--- src/cpu_consts.svh ---
`ifndef CPU_CONSTS_SVH
`define CPU_CONSTS_SVH

// data and address width
`define WORD_SIZE 16

// words in the shared memory
`define MEM_DEPTH 256

// opcodes in instruction[15:12]
`define BNE_OP 4'd0
`define BEQ_OP 4'd1
`define BGZ_OP 4'd2
`define BLZ_OP 4'd3
`define ADI_OP 4'd4
`define ORI_OP 4'd5
`define LHI_OP 4'd6
`define LWD_OP 4'd7
`define SWD_OP 4'd8
`define JMP_OP 4'd9
`define JAL_OP 4'd10
`define RTYPE_OP 4'd15

// function codes in instruction[5:0] of R-type
`define FUNC_ADD 6'd0
`define FUNC_SUB 6'd1
`define FUNC_AND 6'd2
`define FUNC_ORR 6'd3
`define FUNC_NOT 6'd4
`define FUNC_TCP 6'd5
`define FUNC_SHL 6'd6
`define FUNC_SHR 6'd7
`define FUNC_JPR 6'd25
`define FUNC_JRL 6'd26
`define FUNC_WWD 6'd28
`define FUNC_HLT 6'd29

// ALU operations share the low bits of the R-type function codes
`define ALU_ADD 4'd0
`define ALU_SUB 4'd1
`define ALU_AND 4'd2
`define ALU_ORR 4'd3
`define ALU_NOT 4'd4
`define ALU_TCP 4'd5
`define ALU_SHL 4'd6
`define ALU_SHR 4'd7
`define ALU_PASSB 4'd8

// JAL and JRL link register
`define LINK_REG 2'd2

`endif

--- src/cpuPkg.sv ---
`include "cpu_consts.svh"

package cpuPkg;

	// one data or address word
	typedef logic [`WORD_SIZE-1:0] word_t;

	// one of the four general registers
	typedef logic [1:0] regIdx_t;

	// instruction fields
	typedef logic [3:0] opcode_t;
	typedef logic [5:0] func_t;

	// ALU operation select
	typedef logic [3:0] aluOp_t;

	// multicycle sequencer states
	typedef enum logic [3:0] {
		IF1,
		IF2,
		IF3,
		ID,
		EX,
		MEM1,
		MEM2,
		WB,
		HALT
	} microState_t;

endpackage

--- src/controlUnit.sv ---
`include "cpu_consts.svh"

module controlUnit (
	input logic clk,
	input logic reset_n,
	input logic memBusy,
	input cpuPkg::word_t instruction,
	output cpuPkg::microState_t microState,
	output logic regWrite,
	output logic regDst,
	output logic memToReg,
	output logic memRead,
	output logic memWrite,
	output logic aluSrc,
	output logic branch,
	output logic jump,
	output logic wwd,
	output cpuPkg::aluOp_t aluOp,
	output logic halted
);
	import cpuPkg::*;

	opcode_t opcode;
	func_t func;
	microState_t nextState;

	assign opcode = instruction[15:12];
	assign func = instruction[5:0];

	// decode of the latched instruction
	always_comb begin
		regWrite = 1'b0;
		regDst = 1'b0;
		memToReg = 1'b0;
		memRead = 1'b0;
		memWrite = 1'b0;
		aluSrc = 1'b0;
		branch = 1'b0;
		jump = 1'b0;
		wwd = 1'b0;
		aluOp = `ALU_ADD;
		case (opcode)
			`BNE_OP, `BEQ_OP, `BGZ_OP, `BLZ_OP: begin
				branch = 1'b1;
				aluSrc = 1'b1;
			end
			`ADI_OP: begin
				regWrite = 1'b1;
				aluSrc = 1'b1;
			end
			`ORI_OP: begin
				regWrite = 1'b1;
				aluSrc = 1'b1;
				aluOp = `ALU_ORR;
			end
			`LHI_OP: begin
				regWrite = 1'b1;
				aluSrc = 1'b1;
				aluOp = `ALU_PASSB;
			end
			`LWD_OP: begin
				regWrite = 1'b1;
				memToReg = 1'b1;
				memRead = 1'b1;
				aluSrc = 1'b1;
			end
			`SWD_OP: begin
				memWrite = 1'b1;
				aluSrc = 1'b1;
			end
			`JMP_OP: begin
				jump = 1'b1;
			end
			`JAL_OP: begin
				jump = 1'b1;
				regWrite = 1'b1;
			end
			`RTYPE_OP: begin
				case (func)
					`FUNC_ADD, `FUNC_SUB, `FUNC_AND, `FUNC_ORR,
					`FUNC_NOT, `FUNC_TCP, `FUNC_SHL, `FUNC_SHR: begin
						regWrite = 1'b1;
						regDst = 1'b1;
						aluOp = aluOp_t'(func[3:0]);
					end
					`FUNC_JPR: begin
						jump = 1'b1;
					end
					`FUNC_JRL: begin
						jump = 1'b1;
						regWrite = 1'b1;
					end
					`FUNC_WWD: begin
						wwd = 1'b1;
					end
					default: begin
					end
				endcase
			end
			default: begin
			end
		endcase
	end

	always_comb begin
		case (microState)
			IF1: nextState = IF2;
			IF2: nextState = IF3;
			IF3: nextState = ID;
			ID: nextState = (opcode == `RTYPE_OP && func == `FUNC_HLT) ? HALT : EX;
			EX: begin
				if (memRead || memWrite) begin
					nextState = MEM1;
				end else if (regWrite) begin
					nextState = WB;
				end else begin
					nextState = IF1;
				end
			end
			MEM1: nextState = MEM2;
			MEM2: nextState = regWrite ? WB : IF1;
			WB: nextState = IF1;
			HALT: nextState = HALT;
			default: nextState = IF1;
		endcase
	end

	// frozen while the host owns the memory
	always_ff @(posedge clk) begin
		if (!reset_n) begin
			microState <= IF1;
		end else if (!memBusy) begin
			microState <= nextState;
		end
	end

	assign halted = (microState == HALT);

	memStrobesExclusive: assert property (@(posedge clk) disable iff (!reset_n)
		!(memRead && memWrite));

endmodule

--- config.mk ---
export PLATFORM = sky130hd
export DESIGN_NAME = controlUnit
export DESIGN_NICKNAME = d
export VERILOG_FILES = /design/src/cpuPkg.sv /design/src/controlUnit.sv
export VERILOG_INCLUDE_DIRS = /design/src
export SDC_FILE = /design/constraint.sdc
export NUM_CORES = 1
export LEC_CHECK = 0
export BUFFER_PORTS_ARGS = -buffer_cell sky130_fd_sc_hd__buf_4
export CAP_MARGIN = 10
export CORE_MARGIN = 5
export CORE_UTILIZATION = 40
export DETAILED_ROUTE_END_ITERATION = 6
export GPL_TIMING_DRIVEN = 0
export PLACE_DENSITY = 0.77
export SLEW_MARGIN = 15
export SYNTH_ARGS = -nofsm -noshare
export SYNTH_HDL_FRONTEND = slang
export SYNTH_SLANG_ARGS = --single-unit
--- constraint.sdc ---
create_clock -name clk -period 1.7 [get_ports clk]
set_input_delay 0.085 -clock clk [delete_from_list [all_inputs] [get_ports clk]]
set_output_delay 0.085 -clock clk [all_outputs]
set_load 0.01 [all_outputs]
==> metrics.cfg <==
[placed_design]
pre_cts_ws_ns = 0.253
port_buffers = 27
hpwl_um = 1330
gp_congestion = 0.902

[clock_tree]
post_cts_buffers = 0
cts_resized = 0
clk_latency_ns = 0.24
cts_tree = done
cts_buffers = 3
clk_pin_slew_ns = 0.04
root_buffer = clkbuf_4
holdBufCountCts = 0
h-tree-depth = 1
cts_sinks = 4
clock_path_buffers = 2

[drt]
drtAntennaViolNets = 0
drc = 0
post_drt_wl_per_cell_um = 12.9
drtIter0Drc = 5
dr.pass1.iters = 4
vias_per_cell = 5.80
routed_wl_um = 1660
num_vias = 743

[timing]
hold_viol_final = 0
drv_slew = 0
setup_tns_ns = 0
fin_ws_ns = 0.230
fin_skew_ns = 0.00478
worstMarginPinSlew_ns = 0.400
rsz0062_at_grt = false
slew_headroom_pct = 73.0
setup_viol = 0
period_minus_slack_ns = 1.47
fin_crit_sh_pct = 86.5
hold_slack_ns = 0.112
max_freq_ghz = 0.680

[floorplan]
row_count = 13
dieArea_mm2 = 0.00227
fp.dieH_um = 47.6
start_util_pct = 43.0
core_area_mm2 = 0.00132
pin_count = 37
die_x_um = 47.6

[logic_synthesis]
syn_area_per_cell_um2 = 6.83
synth_top_family_by_area = simple AND/OR/NAND/NOR gates
ys_warn_count = 0
synthMuxAreaShare_pct = 0
async_flop_share_pct = 0
yosysUniqueCellTypes = 38
synth-seq-cells = 4
synth_compound_area_share_pct = 31.3
seq_area_frac_synth_pct = 14.1
syn_nets = 102
synthSimpleGateAreaFrac_pct = 41.9
synth_edf_count = 0
synth_fa_ha_area_share_pct = 0
synth_ff_type = dfxtp_1
synthXorXnorAreaFrac_pct = 1.55
synth_area_um2 = 567
synthCells = 83

[setup_path]
worstSetupEndpointType = flip-flop
cpPeakStageDelay_ns = 0.32
cp_cell_sequence = clkbuf_1, inv_1, nor3_1, a21oi_1, o41ai_1
crit_buf_inv = 2
critPathLaunchType = flip-flop
critPathArrivalTime_ns = 1.60
critical_path_depth = 5
cp_data_required_time_ns = 1.83
worst-setup-path-type = reg -> reg
critPathTopFamily = buffers and inverters
worstRegToRegCells = 5
cpMaxStageDelayCell = o41ai_1
cp_max_fo = 8

[run]
max_cap_viol_count = 0

[power]
ir_worst_vdd_mv = 0.148
powerDensity_mw_per_mm2 = 436
total_power_uw = 354
p_leak_nw = 0.356

[global_route]
antenna_found_initial = 0
grt_pass1_vias = 672
grt_pass1_wl_um = 2740
gr-usage-all-layers_pct = 17.2
grt_max_degree = 10
grt_overflow = 0

[finish]
final_cell_mix = buf_4 (28), nor2_1 (8), a21oi_1 (8), inv_1 (8), nand2_1 (6)
largest_reg_flops = 4
mostFrequentLayoutCell = buf_4
reg_top3 = microState: 4 flops
nets = 134
antenna_cells = 0
largest-register = microState
syn_to_final_growth_pct = 43.0
drive_gt1_share_pct = 34.5
utilization_pct = 61.5

[run_status]
status = finished clean

[min_path]
min_path_type = in -> reg
holdPathStages = 2

## metrics by stage
step,instance area (µm²),instances
floorplan,567,83
global placement,788,125
detailed placement,788,125
CTS,811,128
global route,811,128
finish,811,128
## metal layers
metal / part of all wire [%] / track usage (%)
met5: 0 / 0
met4: 2.2 / 11.3
met3: 8.7 / 3.76
met2: 46 / 26.2
met1: 43 / 21.6
## layout make-up
cell class	instances	area, µm²
Inverter	8	30.0
Tap cell	15	18.8
Buffer	5	32.5
Multi-Input combinational cell	66	424
Sequential cell	4	80.1
Fill cell	137	507
Clock buffer	3	22.5
Timing Repair Buffer	27	203
## path summary, 6_finish.rpt
path	start	to	slack, ns
worst max-delay path	microState[1]$_SDFFE_PN0N_	microState[3]$_SDFFE_PN0N_	0.23
worst max register to register	microState[1]$_SDFFE_PN0N_	microState[3]$_SDFFE_PN0N_	0.23
worst min register to register	microState[3]$_SDFFE_PN0N_	microState[3]$_SDFFE_PN0N_	0.60
worst min-delay path	memBusy	microState[3]$_SDFFE_PN0N_	0.11
## kinds of logic after synthesis
group	count (synthesis)
AO/OA/AOI/OAI	26
AND/OR/NAND/NOR	39
flip-flops	4
XOR/XNOR	1
buffers and inverters	13
## synth_stat cells, drive strengths merged, types with 2 or more instances
cell	count	area, µm²
nor2	8	30.0
o22ai	2	12.5
o211ai	2	15.0
o31ai	2	15.0
nor3	3	15.0
inv	8	30.0
o21ai	4	20.0
nand2b	4	25.0
nand2	6	22.5
a21oi	9	48.8
dfxtp	4	80.1
nand3b	2	18.8
and2	3	18.8
nand3	3	15.0
buf	4	28.8
nor4	2	18.8
## power breakdown
part / switching, mW / leakage [nW] / internal, mW
sequential: 0.00524 / 0.0326 / 0.0980
clock: 0.0398 / 0.0138 / 0.0790
combinational: 0.0685 / 0.310 / 0.0634
total: 0.113 / 0.356 / 0.240
Power figures use the tool's default switching activity.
++++
• HOW TO COMPLETE THIS TASK: Here the output must be the lines above from the line with "nextState = MEM1;" to the line with "owns the memory", both included, duplicated word for word and nothing else.

• OUTPUT OF THE EXERCISE:
					nextState = MEM1;
				end else if (regWrite) begin
					nextState = WB;
				end else begin
					nextState = IF1;
				end
			end
			MEM1: nextState = MEM2;
			MEM2: nextState = regWrite ? WB : IF1;
			WB: nextState = IF1;
			HALT: nextState = HALT;
			default: nextState = IF1;
		endcase
	end

	// frozen while the host owns the memory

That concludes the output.